She claimed gold medals in both the women's 100m event and women's long jump event at the 2017 Brunei Open Athletics Meet. She also claimed a bronze medal in the women's long jump at the 2019 Thailand Open Track and Field Championship. She represented Sri Lanka at the 2019 South Asian Games, which also marked her second appearance at the South Asian Games, and clinched a gold medal in the women's long jump event with a leap clearing a distance of 6.38 meters in the final round. She also claimed another gold medal at the 2019 South Asian Games in the women's 4 × 100 m relay event. She also represented Sri Lanka at the 2019 Military World Games and claimed fourth position in the women's long jump event. She was included as one of the members of the Sri Lankan contingent for the 2020 Asian Indoor Athletics Championships, but the tournament was cancelled due to the threat of the COVID-19 pandemic. In June 2021, she surpassed the long-standing national record held by N. C. D. Priyadharshani in the women's long jump during the International Athletics Championships in Turkey by clearing a distance of 6.44 meters. In 2021, she received a special sports scholarship offer from the National Olympic Committee of Sri Lanka to gain training in Qatar.
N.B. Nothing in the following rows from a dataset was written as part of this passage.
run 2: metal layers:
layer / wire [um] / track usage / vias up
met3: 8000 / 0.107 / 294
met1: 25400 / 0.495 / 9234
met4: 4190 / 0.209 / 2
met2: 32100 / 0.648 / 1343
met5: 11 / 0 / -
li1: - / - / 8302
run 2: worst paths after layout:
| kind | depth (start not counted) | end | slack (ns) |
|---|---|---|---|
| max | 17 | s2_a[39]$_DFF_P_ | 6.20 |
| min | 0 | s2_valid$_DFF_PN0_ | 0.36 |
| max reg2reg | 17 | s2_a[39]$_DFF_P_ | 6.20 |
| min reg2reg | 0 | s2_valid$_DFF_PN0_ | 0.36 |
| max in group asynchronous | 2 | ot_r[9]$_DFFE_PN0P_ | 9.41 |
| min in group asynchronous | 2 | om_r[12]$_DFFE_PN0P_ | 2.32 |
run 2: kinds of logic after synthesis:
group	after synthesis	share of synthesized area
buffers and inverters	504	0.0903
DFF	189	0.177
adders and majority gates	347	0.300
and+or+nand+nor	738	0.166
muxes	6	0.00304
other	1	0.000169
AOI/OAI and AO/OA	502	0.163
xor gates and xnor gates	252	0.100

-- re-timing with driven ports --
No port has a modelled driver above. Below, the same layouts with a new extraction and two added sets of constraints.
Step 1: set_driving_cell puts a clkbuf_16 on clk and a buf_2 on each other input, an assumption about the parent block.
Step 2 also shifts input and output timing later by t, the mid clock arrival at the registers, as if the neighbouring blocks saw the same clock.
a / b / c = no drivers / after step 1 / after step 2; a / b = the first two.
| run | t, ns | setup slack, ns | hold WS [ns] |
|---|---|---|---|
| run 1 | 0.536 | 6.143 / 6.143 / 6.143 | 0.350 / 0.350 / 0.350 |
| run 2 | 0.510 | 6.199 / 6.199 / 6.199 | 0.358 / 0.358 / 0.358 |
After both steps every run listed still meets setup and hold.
She clinched a gold medal in the Athletic Ageneve Meeting 2022 which was held in Geneva, Switzerland. In February 2022, she participated at the National Athletic Trials and broke her own national record in long jump. She cleared 6.53 meters in her first attempt at the 2022 National Athletic Trials and she bettered it further in following attempt by establishing the new Sri Lankan national record in women's long jump by leaping 6.65 meters. She was short-listed by Sri Lanka Athletics as one of the track and field athletes to represent Sri Lanka at the 2022 Commonwealth Games as well as to represent Sri Lanka at the 2022 Asian Games. She was eligible for selection based on her performances at the 100th National Athletic Championships which was held in April 2022 where she claimed the national title in the women's long jump event. The 100th National Athletic Championships served as the final trials to select the Sri Lankan contingent for both the 2022 Commonwealth Games and 2022 Asian Games.
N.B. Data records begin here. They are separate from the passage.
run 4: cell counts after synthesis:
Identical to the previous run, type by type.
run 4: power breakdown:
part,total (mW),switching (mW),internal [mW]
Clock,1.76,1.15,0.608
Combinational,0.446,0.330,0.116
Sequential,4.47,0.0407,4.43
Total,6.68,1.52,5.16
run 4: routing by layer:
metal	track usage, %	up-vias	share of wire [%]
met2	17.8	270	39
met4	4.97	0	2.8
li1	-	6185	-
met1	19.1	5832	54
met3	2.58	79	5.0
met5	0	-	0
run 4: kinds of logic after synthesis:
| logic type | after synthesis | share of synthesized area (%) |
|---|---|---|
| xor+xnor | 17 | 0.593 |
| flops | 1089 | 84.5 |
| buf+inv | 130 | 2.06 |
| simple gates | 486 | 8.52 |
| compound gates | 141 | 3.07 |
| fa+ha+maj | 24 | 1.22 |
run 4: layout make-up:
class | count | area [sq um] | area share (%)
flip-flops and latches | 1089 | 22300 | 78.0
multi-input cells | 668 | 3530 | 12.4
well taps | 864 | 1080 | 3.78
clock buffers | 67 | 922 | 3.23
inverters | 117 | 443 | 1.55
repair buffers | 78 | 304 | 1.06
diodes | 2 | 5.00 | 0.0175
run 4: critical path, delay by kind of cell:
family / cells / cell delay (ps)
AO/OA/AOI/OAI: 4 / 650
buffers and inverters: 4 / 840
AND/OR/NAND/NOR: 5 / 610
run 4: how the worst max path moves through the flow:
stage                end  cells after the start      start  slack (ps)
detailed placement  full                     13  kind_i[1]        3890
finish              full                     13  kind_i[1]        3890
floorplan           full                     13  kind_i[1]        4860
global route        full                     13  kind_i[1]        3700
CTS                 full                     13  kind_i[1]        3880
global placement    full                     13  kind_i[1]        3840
She received an opportunity to represent Sri Lanka at the 2022 World Athletics Championships in the women's long jump event following the withdrawals of track and field athletes who were supposed to compete at the 2022 World Athletics Championships. World Athletics gave green light to Sarangi Silva's eligibility for participation at the World Athletics Championships by informing Sri Lanka Athletics regarding the withdrawal of two athletes who were ranked among the top 32 in the world rankings. However, Sarangi herself decided to withdraw from the 2022 World Athletics Championships in order to focus and concentrate on her preparations for the 2022 Commonwealth Games. It was also revealed that Sarangi had already made arrangements to obtain training sessions in Turkey and Poland, specifically targeting the Commonwealth Games, and it was also revealed that the decision to send Sarangi to the 2022 World Athletics Championships would not have been possible in the first place owing to the late announcement by World Athletics. She competed in the women's long jump event at the 2022 Commonwealth Games and qualified for the final round after an impressive finish in the qualification round, where she leaped 6.42 meters. She eventually secured the last position in the women's long jump final among 13 runners by leaping 6.07 meters. Sarangi Silva also set a record by becoming the first Sri Lankan long jumper, either male or female, to qualify for the final round of the Commonwealth Games.

In May 2023, she toured Japan and competed in the Seiko Golden Grand Prix as part of her self preparations ahead of the 2022 Asian Games. She was named in Sri Lankan contingent for the 2023 Asian Athletics Championships and she competed in the women's long jump event. She competed in the women's long jump event at the 2022 Asian Games and finished at sixth place in the final.